We switched to Google Apps at my company. Out of 120 employees, there are still 37 using Outlook. Some of them use Gmail on the web periodically, but most of those 37 are adamant about not switching (even though the Outlook on Gmail experience is objectively terrible compared to in-browser).

I don’t have a dog in the fight, I don’t choose Gmail or Outlook. But if I were to play devil’s advocate, I think I would argue Outlook is better on the grounds that Microsoft is not an advertising company. As a company, they don’t depend on distributing free software to folks who are willing to, or maybe ignorant they are trading their personal privacy in exchange.

No doubt Microsoft is trying to monetize user data at this point as well, but their empire isn’t built on top of it. The parent comment said they use ProtonMail for personal, So I suspect they only reason they don’t choose that for business also is the weight the Microsoft name still holds.

Many of us got sucked into the Google vortex a while back on the basis they gave us many of the best software options, in many categories. But at this point, there is nothing Google does that you can’t find an alternative of equal or better quality. So if one day a person realizes Google values don’t align with their own, slowly phasing out all Google services can only have a net positive.


Because it's the best email system available for most people. If you value productivity and usability the most, Gmail is the way to go. It's that simple.

Gmail is the only email system that I can tolerate. It actually makes using email borderline fun, whereas even something like Exchange is a nightmare. It works great with various applications, smartphones and has by far the best Web interface around. It handles spam well and allows me to easy filter messages (and have those filters work across devices).

For most of us, email is a tool that helps us get work done and communicate with family and friends. Rolling our own solutions is not worth the extra time, headaches and lost usability.

Google doesn't care about our data individually. They make money in anonymized, aggregate data. That's why I don't care that they are making money off of my data, because it's not my data that they care about. It's our data that they really care about.

And while I'd prefer if my email didn't fall into the hands of the US government, I don't actually have anything that I care that they see in it. It's more principle than anything else.
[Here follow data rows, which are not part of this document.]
File: config.mk
export PLATFORM = sky130hd
export DESIGN_NAME = bku_top
export DESIGN_NICKNAME = d
export VERILOG_FILES = /design/src/bku_pkg.sv /design/src/bku_cmp.sv /design/src/bku_tagq.sv /design/src/bku_top.sv
export VERILOG_INCLUDE_DIRS = /design/src /design/src/src
export SDC_FILE = /design/constraint.sdc
export NUM_CORES = 1
export LEC_CHECK = 0
export ABC_AREA = 1
export BUFFER_PORTS_ARGS = -buffer_cell sky130_fd_sc_hd__buf_2
export CAP_MARGIN = 30
export CORE_MARGIN = 2
export CORE_UTILIZATION = 55
export CTS_CLUSTER_SIZE = 30
export DETAILED_ROUTE_END_ITERATION = 6
export PLACE_DENSITY = 0.85
export SKIP_LAST_GASP = 1
export SYNTH_ARGS = -nofsm -noshare
export SYNTH_HDL_FRONTEND = slang
export SYNTH_SLANG_ARGS = --single-unit
File: constraint.sdc
create_clock -name clk -period 5.3 [get_ports clk]
set_clock_uncertainty 0.05 [all_clocks]
set_input_delay 0.53 -clock clk [delete_from_list [all_inputs] [get_ports clk]]
set_output_delay 0.53 -clock clk [all_outputs]
set_load 0.005 [all_outputs]
File: src/bku_consts.svh
// Constants of the breakpoint and instruction tag unit.
`ifndef BKU_CONSTS_SVH
`define BKU_CONSTS_SVH

// Register byte offsets within the slave window.
`define BKU_OFS_CTL0     8'h00
`define BKU_OFS_CTL1     8'h04
`define BKU_OFS_ADDR_HI  8'h08
`define BKU_OFS_ADDR_LO  8'h0C
`define BKU_OFS_CMP_HI   8'h10
`define BKU_OFS_CMP_LO   8'h14
`define BKU_OFS_STATUS   8'h18

// Fields of break_control_0.
`define BKU_C0_MODE_HI   7
`define BKU_C0_MODE_LO   6
`define BKU_C0_PROG      5
`define BKU_C0_ALE1      1
`define BKU_C0_ALE0      0

// Fields of break_control_1.
`define BKU_C1_DBE       6
`define BKU_C1_MBH       5
`define BKU_C1_MBL       4
`define BKU_C1_RWE1      3
`define BKU_C1_RW1       2
`define BKU_C1_RWE0      1
`define BKU_C1_RW0       0

// Fields of the status and command register.
`define BKU_ST_BDM       0
`define BKU_ST_TAG       1
`define BKU_CMD_TAG_GO   0

// Mode field codes.
`define BKU_MODE_OFF     2'h0
`define BKU_MODE_SWI     2'h1
`define BKU_MODE_FULL    2'h2
`define BKU_MODE_DUAL    2'h3

// Reset values.
`define BKU_CTL_RST      8'h00
`define BKU_CMP_RST      8'h00

// E clock period in system clock cycles, and instruction queue depth.
`define BKU_E_DIV        8
`define BKU_Q_DEPTH      2

`endif

File: src/bku_pkg.sv
// Types shared by the breakpoint and instruction tag unit.
package bku_pkg;

   typedef struct packed {
      logic        valid;
      logic        fetch;
      logic        rw;
      logic [15:0] addr;
      logic [15:0] data;
   } bku_bus_t;

   typedef struct packed {
      logic bp_hi;
      logic bp_lo;
      logic ext_hi;
      logic ext_lo;
   } bku_qtag_t;

endpackage

File: src/bku_cmp.sv
// One 16-bit breakpoint comparator with byte ignores and direction check.
`timescale 1ns/10ps
module bku_cmp (
   // Compared value and reference
   input  wire logic [15:0] value,
   input  wire logic [15:0] ref_val,
   // Qualifiers
   input  wire logic        ign_hi,
   input  wire logic        ign_lo,
   input  wire logic        rw_en,
   input  wire logic        rw_val,
   input  wire logic        rw,
   // Result
   output      logic        match
);
   always_comb begin
      match = (ign_hi | (value[15:8] == ref_val[15:8])) &
              (ign_lo | (value[7:0] == ref_val[7:0])) &
              (~rw_en | (rw == rw_val));
   end
endmodule

File: src/bku_tagq.sv
// Tag shadow of the instruction queue; tags advance with their words.
`timescale 1ns/10ps
`include "bku_consts.svh"
module bku_tagq import bku_pkg::*; #(
   parameter int DEPTH = `BKU_Q_DEPTH
) (
   // Clock and reset
   input  wire logic      clk,
   input  wire logic      rst,
   // Queue control
   input  wire logic      flush,
   input  wire logic      push,
   input  wire bku_qtag_t push_tags,
   input  wire logic      pop,
   // Head of queue
   output      bku_qtag_t head_tags
);
   localparam int CW = $clog2(DEPTH + 1);

   bku_qtag_t         slot_reg [DEPTH];
   bku_qtag_t         slot_next[DEPTH];
   logic [CW-1:0]     cnt_reg;
   logic [CW-1:0]     cnt_next;
   logic [CW-1:0]     base;
   logic              do_pop;

   always_comb begin
      do_pop = pop & (cnt_reg != '0);
      base = do_pop ? cnt_reg - 1'b1 : cnt_reg;
      for (int i = 0; i < DEPTH; i++) begin
         if (do_pop && i < DEPTH - 1) begin
            slot_next[i] = slot_reg[i+1];
         end else begin
            slot_next[i] = slot_reg[i];
         end
         if (push && base == CW'(i)) begin
            slot_next[i] = push_tags;
         end
      end
      cnt_next = base;
      if (push && base != CW'(DEPTH)) begin
         cnt_next = base + 1'b1;
      end
      // A flush discards words fetched but never executed, and their tags.
      if (flush) begin
         cnt_next = '0;
         for (int i = 0; i < DEPTH; i++) begin
            slot_next[i] = '0;
         end
      end
      head_tags = (cnt_reg != '0) ? slot_reg[0] : '0;
   end

   always_ff @(posedge clk) begin
      if (rst) begin
         cnt_reg <= '0;
         for (int i = 0; i < DEPTH; i++) begin
            slot_reg[i] <= '0;
         end
      end else begin
         cnt_reg <= cnt_next;
         for (int i = 0; i < DEPTH; i++) begin
            slot_reg[i] <= slot_next[i];
         end
      end
   end
endmodule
And, as a US citizen, if I rolled my own solution, I don't think it would be any safer in my hands than Google's when it comes to warrants.
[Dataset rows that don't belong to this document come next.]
[config.mk]
export PLATFORM = sky130hd
export DESIGN_NAME = hfr_framer
export DESIGN_NICKNAME = d
export VERILOG_FILES = /design/src/hfr_pkg.sv /design/src/hfr_framer.sv
export SDC_FILE = /design/constraint.sdc
export NUM_CORES = 1
export LEC_CHECK = 0
export BUFFER_PORTS_ARGS = -buffer_cell sky130_fd_sc_hd__buf_2
export CAP_MARGIN = 0
export CORE_UTILIZATION = 28
export DETAILED_ROUTE_END_ITERATION = 6
export GPL_TIMING_DRIVEN = 0
export SLEW_MARGIN = 20
export SYNTH_ARGS = -nofsm -noshare
export SYNTH_HDL_FRONTEND = slang
export SYNTH_SLANG_ARGS = --single-unit
[constraint.sdc]
create_clock -name CLOCK -period 4.1 [get_ports CLOCK]
set_input_delay 0.41 -clock CLOCK [delete_from_list [all_inputs] [get_ports CLOCK]]
set_output_delay 0.41 -clock CLOCK [all_outputs]
set_load 0.05 [all_outputs]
I do have real fears. My real fears with email are in using a system that isn't usable, isn't reliable and has data integrity issues. At the end of the day, Google's servers and technical know-how surpasses mine, and I feel that my email is safer and less likely to be lost due to hardware failure in their hands than in mine.

It really depends on what you value. If my email information was really sensitive, I would probably care more. If I were a company that valued sensitivity a lot, I might not use Gmail. Certainly if the work you do or the industry you are in needs the utmost privacy, you should look into the most secure option as possible.
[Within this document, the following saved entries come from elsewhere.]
`src/line_irq_pkg.sv`:
```
// constants, offsets and field layout for the line interface interrupt logic
//
// Notes on behaviour
// RQ1 - thirteen event sources: line, ring trip, power, tone digit, eight timers, indirect access
// RQ2 - three status and three enable registers, one bit per source
// RQ3 - a status bit reads one while its source is pending, else zero
// RQ4 - enable bits are active high; zero suppresses the source
// RQ5 - an event sets its status bit only while its enable bit is one
// RQ6 - interrupt pin is the NOR of all status bits, low while any is set
// RQ7 - host handler reads the status registers after seeing the pin low
// RQ8 - writing one clears that status bit, writing zero leaves it alone
// RQ9 - a tone digit event loads the digit register, a later digit overwrites it
// RQ10 - a status bit holds until cleared; an event beside a clear keeps it set

package line_irq_pkg;

   ////////////////////////////////////////////////////////////////////////////////
   // bus and source widths
   localparam int DATA_W = 8;
   localparam int ADDR_W = 3;
   localparam int NUM_SRC = 13;
   localparam int DIGIT_W = 4;

   ////////////////////////////////////////////////////////////////////////////////
   // register offsets
   localparam logic [ADDR_W-1:0] STATUS0_ADDR = 3'h0;
   localparam logic [ADDR_W-1:0] STATUS1_ADDR = 3'h1;
   localparam logic [ADDR_W-1:0] STATUS2_ADDR = 3'h2;
   localparam logic [ADDR_W-1:0] ENABLE0_ADDR = 3'h3;
   localparam logic [ADDR_W-1:0] ENABLE1_ADDR = 3'h4;
   localparam logic [ADDR_W-1:0] ENABLE2_ADDR = 3'h5;
   localparam logic [ADDR_W-1:0] DIGIT_ADDR = 3'h6;

   ////////////////////////////////////////////////////////////////////////////////
   // where each register's bits sit in the source vector
   localparam int REG0_LSB = 0;
   localparam int REG0_N = 8;
   localparam int REG1_LSB = 8;
   localparam int REG1_N = 4;
   localparam int REG2_LSB = 12;
   localparam int REG2_N = 1;

   ////////////////////////////////////////////////////////////////////////////////
   // source index in the event and status vectors
   localparam int SRC_T1_ACT = 0;
   localparam int SRC_T1_INACT = 1;
   localparam int SRC_T2_ACT = 2;
   localparam int SRC_T2_INACT = 3;
   localparam int SRC_RING_ACT = 4;
   localparam int SRC_RING_INACT = 5;
   localparam int SRC_METER_ACT = 6;
   localparam int SRC_METER_INACT = 7;
   localparam int SRC_LOOP = 8;
   localparam int SRC_RING_TRIP = 9;
   localparam int SRC_POWER_ALARM = 10;
   localparam int SRC_IND_DONE = 11;
   localparam int SRC_TONE_DIGIT = 12;

   ////////////////////////////////////////////////////////////////////////////////
   // reset values
   localparam logic [NUM_SRC-1:0] STATUS_RST = 13'h0000;
   localparam logic [NUM_SRC-1:0] ENABLE_RST = 13'h0000;
   localparam logic [DIGIT_W-1:0] DIGIT_RST = 4'h0;
   localparam logic [DATA_W-1:0] RDATA_IDLE = 8'h00;

endpackage

```
`src/sticky_flag_bank.sv`:
```
// bank of sticky pending flags, set by events and cleared by writing ones
`timescale 1ns/1ns
`default_nettype none

module sticky_flag_bank #(
   parameter int N = 13
) (
   input wire logic ref_clk_in,
   input wire logic rst_b_in,
   input wire logic ce_in,
   input wire logic [N-1:0] set_in,
   input wire logic [N-1:0] clr_in,
   output logic [N-1:0] flag_out
);

   logic [N-1:0] flag_ff;
   logic [N-1:0] nxt_flag;

   ////////////////////////////////////////////////////////////////////////////////
   // per bit next value: set beats clear, else hold
   genvar i;
   generate
      for (i = 0; i < N; i++)
      begin : g_bit
         assign nxt_flag[i] = set_in[i] | (flag_ff[i] & ~clr_in[i]); // RQ10
      end
   endgenerate

   // flag registers
   always_ff @(posedge ref_clk_in)
   begin
      if (!rst_b_in)
      begin
         flag_ff <= '0;
      end
      else if (ce_in)
      begin
         flag_ff <= nxt_flag;
      end
   end

   assign flag_out = flag_ff;

endmodule // sticky_flag_bank

`default_nettype wire

```
`src/digit_latch.sv`:
```
// single entry holder for the last detected tone digit
`timescale 1ns/1ns
`default_nettype none

module digit_latch #(
   parameter int W = 4
) (
   input wire logic ref_clk_in,
   input wire logic rst_b_in,
   input wire logic ce_in,
   input wire logic load_in,
   input wire logic [W-1:0] digit_in,
   output logic [W-1:0] digit_out
);

   logic [W-1:0] digit_ff;
   logic [W-1:0] nxt_digit;

   ////////////////////////////////////////////////////////////////////////////////
   // no buffering: a new digit simply overwrites the old one
   always_comb
   begin
      nxt_digit = digit_ff;
      if (load_in)
      begin
         nxt_digit = digit_in; // RQ9
      end
   end

   // digit register
   always_ff @(posedge ref_clk_in)
   begin
      if (!rst_b_in)
      begin
         digit_ff <= '0;
      end
      else if (ce_in)
      begin
         digit_ff <= nxt_digit;
      end
   end

   assign digit_out = digit_ff;

endmodule // digit_latch

`default_nettype wire

```
`src/line_interface_interrupt_logic.sv`:
```
// interrupt aggregation: enables, sticky status, digit register and pin
`timescale 1ns/1ns
`default_nettype none

module line_interface_interrupt_logic (
   input wire logic ref_clk_in,
   input wire logic rst_b_in,
   input wire logic ce_in,
   input wire logic [line_irq_pkg::ADDR_W-1:0] addr_in,
   input wire logic [line_irq_pkg::DATA_W-1:0] wdata_in,
   input wire logic wr_in,
   input wire logic rd_in,
   output logic [line_irq_pkg::DATA_W-1:0] rdata_out,
   input wire logic [line_irq_pkg::NUM_SRC-1:0] event_in,
   input wire logic [line_irq_pkg::DIGIT_W-1:0] tone_digit_in,
   output logic int_b_out
);

   import line_irq_pkg::*;

   logic [NUM_SRC-1:0] enable_ff;
   logic [NUM_SRC-1:0] nxt_enable;
   logic [DATA_W-1:0] rdata_ff;
   logic [DATA_W-1:0] nxt_rdata;
   logic [NUM_SRC-1:0] set_vec;
   logic [NUM_SRC-1:0] clr_vec;
   logic [NUM_SRC-1:0] pending;
   logic [DIGIT_W-1:0] digit;
   logic [DATA_W-1:0] status0_view;
   logic [DATA_W-1:0] status1_view;
   logic [DATA_W-1:0] status2_view;
   logic [DATA_W-1:0] enable0_view;
   logic [DATA_W-1:0] enable1_view;
   logic [DATA_W-1:0] enable2_view;
   logic [DATA_W-1:0] digit_view;

   ////////////////////////////////////////////////////////////////////////////////
   // register views, unused upper bits read as zero
   always_comb
   begin
      status0_view = '0;
      status1_view = '0;
      status2_view = '0;
      enable0_view = '0;
      enable1_view = '0;
      enable2_view = '0;
      digit_view = '0;
      status0_view[REG0_N-1:0] = pending[REG0_LSB +: REG0_N]; // RQ3
      status1_view[REG1_N-1:0] = pending[REG1_LSB +: REG1_N]; // RQ3
      status2_view[REG2_N-1:0] = pending[REG2_LSB +: REG2_N]; // RQ3
      enable0_view[REG0_N-1:0] = enable_ff[REG0_LSB +: REG0_N];
      enable1_view[REG1_N-1:0] = enable_ff[REG1_LSB +: REG1_N];
      enable2_view[REG2_N-1:0] = enable_ff[REG2_LSB +: REG2_N];
      digit_view[DIGIT_W-1:0] = digit;
   end

   ////////////////////////////////////////////////////////////////////////////////
   // event gating and write-one-to-clear decode
   always_comb
   begin
      set_vec = event_in & enable_ff; // RQ5 RQ4 RQ1
      clr_vec = '0;
      if (wr_in)
      begin
         case (addr_in)
            STATUS0_ADDR: clr_vec[REG0_LSB +: REG0_N] = wdata_in[REG0_N-1:0]; // RQ8
            STATUS1_ADDR: clr_vec[REG1_LSB +: REG1_N] = wdata_in[REG1_N-1:0]; // RQ8
            STATUS2_ADDR: clr_vec[REG2_LSB +: REG2_N] = wdata_in[REG2_N-1:0]; // RQ8
            default: clr_vec = '0;
         endcase
      end
   end

   ////////////////////////////////////////////////////////////////////////////////
   // enable registers and read data, next values
   always_comb
   begin
      nxt_enable = enable_ff;
      nxt_rdata = RDATA_IDLE;
      if (wr_in)
      begin
         case (addr_in)
            ENABLE0_ADDR: nxt_enable[REG0_LSB +: REG0_N] = wdata_in[REG0_N-1:0]; // RQ2
            ENABLE1_ADDR: nxt_enable[REG1_LSB +: REG1_N] = wdata_in[REG1_N-1:0]; // RQ2
            ENABLE2_ADDR: nxt_enable[REG2_LSB +: REG2_N] = wdata_in[REG2_N-1:0]; // RQ2
            default: nxt_enable = enable_ff;
         endcase
      end
      if (rd_in)
      begin
         case (addr_in)
            STATUS0_ADDR: nxt_rdata = status0_view; // RQ2
            STATUS1_ADDR: nxt_rdata = status1_view;
            STATUS2_ADDR: nxt_rdata = status2_view;
            ENABLE0_ADDR: nxt_rdata = enable0_view;
            ENABLE1_ADDR: nxt_rdata = enable1_view;
            ENABLE2_ADDR: nxt_rdata = enable2_view;
            DIGIT_ADDR: nxt_rdata = digit_view;
            default: nxt_rdata = RDATA_IDLE;
         endcase
      end
   end

   // enable and read data registers
   always_ff @(posedge ref_clk_in)
   begin
      if (!rst_b_in)
      begin
         enable_ff <= ENABLE_RST;
         rdata_ff <= RDATA_IDLE;
      end
      else if (ce_in)
      begin
         enable_ff <= nxt_enable;
         rdata_ff <= nxt_rdata;
      end
   end

   ////////////////////////////////////////////////////////////////////////////////
   // sticky status flags
   sticky_flag_bank #(
      .N(NUM_SRC)
   ) u_flags (
      .ref_clk_in(ref_clk_in),
      .rst_b_in(rst_b_in),
      .ce_in(ce_in),
      .set_in(set_vec),
      .clr_in(clr_vec),
      .flag_out(pending)
   );

   // last detected digit, loaded on every detection
   digit_latch #(
      .W(DIGIT_W)
   ) u_digit (
      .ref_clk_in(ref_clk_in),
      .rst_b_in(rst_b_in),
      .ce_in(ce_in),
      .load_in(event_in[SRC_TONE_DIGIT]),
      .digit_in(tone_digit_in),
      .digit_out(digit)
   );

   ////////////////////////////////////////////////////////////////////////////////
   // outputs
   assign rdata_out = rdata_ff;
   assign int_b_out = ~(|pending); // RQ6

   ////////////////////////////////////////////////////////////////////////////////
   // checks on the event path
   a_enabled_event_sets: assert property ( // RQ5
      @(posedge ref_clk_in) disable iff (!rst_b_in)
      ce_in |=> ((pending & $past(set_vec)) == $past(set_vec)))
      else $error("enabled event did not set its status bit");

   a_masked_event_ignored: assert property ( // RQ4
      @(posedge ref_clk_in) disable iff (!rst_b_in)
      ce_in |=> ((pending & ~$past(pending) & ~$past(event_in & enable_ff)) == '0))
      else $error("status bit set without an enabled event");

   a_status_sticky: assert property ( // RQ10
      @(posedge ref_clk_in) disable iff (!rst_b_in)
      (ce_in && !wr_in) |=> ((pending & $past(pending)) == $past(pending)))
      else $error("status bit dropped without a clear");

   a_set_beats_clear: assert property ( // RQ10
      @(posedge ref_clk_in) disable iff (!rst_b_in)
      (ce_in && wr_in && addr_in == STATUS0_ADDR && wdata_in[SRC_T1_ACT]
         && event_in[SRC_T1_ACT] && enable_ff[SRC_T1_ACT])
      |=> pending[SRC_T1_ACT])
      else $error("event lost beside a clear");

   ////////////////////////////////////////////////////////////////////////////////
   // checks on the clearing path
   a_clear_by_ones: assert property ( // RQ8
      @(posedge ref_clk_in) disable iff (!rst_b_in)
      (ce_in && wr_in && addr_in == STATUS0_ADDR && set_vec == '0)
      |=> (pending[REG0_LSB +: REG0_N]
         == ($past(pending[REG0_LSB +: REG0_N]) & ~$past(wdata_in[REG0_N-1:0]))))
      else $error("write to status did not clear exactly the one bits");

   a_clear_other_regs: assert property ( // RQ8
      @(posedge ref_clk_in) disable iff (!rst_b_in)
      (ce_in && wr_in && addr_in == STATUS1_ADDR && set_vec == '0)
      |=> (pending[REG0_LSB +: REG0_N] == $past(pending[REG0_LSB +: REG0_N])
         && pending[REG2_LSB +: REG2_N] == $past(pending[REG2_LSB +: REG2_N])))
      else $error("status write touched another register");

   ////////////////////////////////////////////////////////////////////////////////
   // checks on the pin
   a_pin_low_pending: assert property ( // RQ6
      @(posedge ref_clk_in) disable iff (!rst_b_in)
      (ce_in && set_vec != '0) |=> !int_b_out)
      else $error("pin not low after an enabled event");

   a_pin_high_cleared: assert property ( // RQ6
      @(posedge ref_clk_in) disable iff (!rst_b_in)
      (ce_in && wr_in && addr_in == STATUS0_ADDR && wdata_in == 8'hFF
         && pending[NUM_SRC-1:REG1_LSB] == '0 && set_vec == '0)
      |=> int_b_out)
      else $error("pin not released after all bits cleared");

   ////////////////////////////////////////////////////////////////////////////////
   // checks on the register port
   a_status_readback: assert property ( // RQ3
      @(posedge ref_clk_in) disable iff (!rst_b_in)
      (ce_in && rd_in && addr_in == STATUS1_ADDR)
      |=> (rdata_out == {4'h0, $past(pending[REG1_LSB +: REG1_N])}))
      else $error("status read returned the wrong value");

   a_top_status_bits: assert property ( // RQ1
      @(posedge ref_clk_in) disable iff (!rst_b_in)
      (ce_in && rd_in && addr_in == STATUS2_ADDR)
      |=> (rdata_out[DATA_W-1:REG2_N] == '0))
      else $error("bits beyond the thirteen sources read nonzero");

   a_enable_readback: assert property ( // RQ2
      @(posedge ref_clk_in) disable iff (!rst_b_in)
      (ce_in && wr_in && addr_in == ENABLE0_ADDR)
      ##1 (ce_in && rd_in && addr_in == ENABLE0_ADDR)
      |=> (rdata_out == $past(wdata_in, 2)))
      else $error("enable register did not read back its write");

   a_read_one_cycle: assert property (
      @(posedge ref_clk_in) disable iff (!rst_b_in)
      (ce_in && !rd_in) |=> (rdata_out == RDATA_IDLE))
      else $error("read data held outside the answer cycle");

   ////////////////////////////////////////////////////////////////////////////////
   // checks on the digit register and the clock enable
   a_digit_loaded: assert property ( // RQ9
      @(posedge ref_clk_in) disable iff (!rst_b_in)
      (ce_in && event_in[SRC_TONE_DIGIT])
      |=> (digit == $past(tone_digit_in)))
      else $error("digit register missed a detection");

   a_digit_held: assert property ( // RQ9
      @(posedge ref_clk_in) disable iff (!rst_b_in)
      (ce_in && !event_in[SRC_TONE_DIGIT]) |=> $stable(digit))
      else $error("digit register changed without a detection");

   a_ce_freezes: assert property (
      @(posedge ref_clk_in) disable iff (!rst_b_in)
      !ce_in |=> ($stable(pending) && $stable(enable_ff) && $stable(rdata_out)))
      else $error("state moved while clock enable low");

   ////////////////////////////////////////////////////////////////////////////////
   // checks on the status and digit registers, the enables and the pin hold
   a_clear_status1: assert property ( // RQ8
      @(posedge ref_clk_in) disable iff (!rst_b_in)
      (ce_in && wr_in && addr_in == STATUS1_ADDR && set_vec == '0)
      |=> (pending[REG1_LSB +: REG1_N]
         == ($past(pending[REG1_LSB +: REG1_N]) & ~$past(wdata_in[REG1_N-1:0]))))
      else $error("write to status1 did not clear exactly the one bits");

   a_clear_status2: assert property ( // RQ8
      @(posedge ref_clk_in) disable iff (!rst_b_in)
      (ce_in && wr_in && addr_in == STATUS2_ADDR && set_vec == '0)
      |=> (pending[REG2_LSB +: REG2_N]
         == ($past(pending[REG2_LSB +: REG2_N]) & ~$past(wdata_in[REG2_N-1:0]))))
      else $error("write to status2 did not clear exactly the one bits");

   a_status0_readback: assert property ( // RQ3
      @(posedge ref_clk_in) disable iff (!rst_b_in)
      (ce_in && rd_in && addr_in == STATUS0_ADDR)
      |=> (rdata_out == $past(pending[REG0_LSB +: REG0_N])))
      else $error("status0 read returned the wrong value");

   a_status2_readback: assert property ( // RQ3
      @(posedge ref_clk_in) disable iff (!rst_b_in)
      (ce_in && rd_in && addr_in == STATUS2_ADDR)
      |=> (rdata_out[REG2_N-1:0] == $past(pending[REG2_LSB +: REG2_N])))
      else $error("status2 read returned the wrong value");

   a_enable1_readback: assert property ( // RQ2
      @(posedge ref_clk_in) disable iff (!rst_b_in)
      (ce_in && rd_in && addr_in == ENABLE1_ADDR)
      |=> (rdata_out == {4'h0, $past(enable_ff[REG1_LSB +: REG1_N])}))
      else $error("enable1 read returned the wrong value");

   a_digit_readback: assert property ( // RQ9
      @(posedge ref_clk_in) disable iff (!rst_b_in)
      (ce_in && rd_in && addr_in == DIGIT_ADDR)
      |=> (rdata_out == {4'h0, $past(digit)}))
      else $error("digit read returned the wrong value");

   a_enable_kept: assert property ( // RQ4
      @(posedge ref_clk_in) disable iff (!rst_b_in)
      (ce_in && !wr_in) |=> $stable(enable_ff))
      else $error("enable register changed without a write");

   a_reserved_ignored: assert property ( // RQ2
      @(posedge ref_clk_in) disable iff (!rst_b_in)
      (ce_in && wr_in && addr_in > DIGIT_ADDR) |=> $stable(enable_ff))
      else $error("write to the unused offset changed an enable");

   a_enable_keeps_status: assert property ( // RQ10
      @(posedge ref_clk_in) disable iff (!rst_b_in)
      (ce_in && wr_in && addr_in != STATUS0_ADDR && addr_in != STATUS1_ADDR
         && addr_in != STATUS2_ADDR)
      |=> ((pending & $past(pending)) == $past(pending)))
      else $error("status bit dropped by a write elsewhere");

   a_pin_low_held: assert property ( // RQ6
      @(posedge ref_clk_in) disable iff (!rst_b_in)
      (!wr_in && !int_b_out) |=> !int_b_out)
      else $error("pin released without a status write");

endmodule // line_interface_interrupt_logic

`default_nettype wire

```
But as an individual, Gmail is as good as it gets for me.


I don’t use Gmail for business purposes, which is the area where this sort of interface shines. Gmail is absolutely n.1 in personal email, but a lot (most?) business email still runs through outlook, and that’s where the money is.

I cant believe I'm saying this but Outlook.

I used to not like Outlook at work, but when I worked for a startup they used GSuites and the Google mail experience is so bad I honestly couldn't believe that anyone would be using it. Threads are mixed together when multiple people reply its impossible to read content anymore and they do also change the formatting of content which puzzled me the most.

Maybe for people that only ever used Gmail it's okay, because they are used to its weirdness and have never seen a more structured and visually appealing way to read email.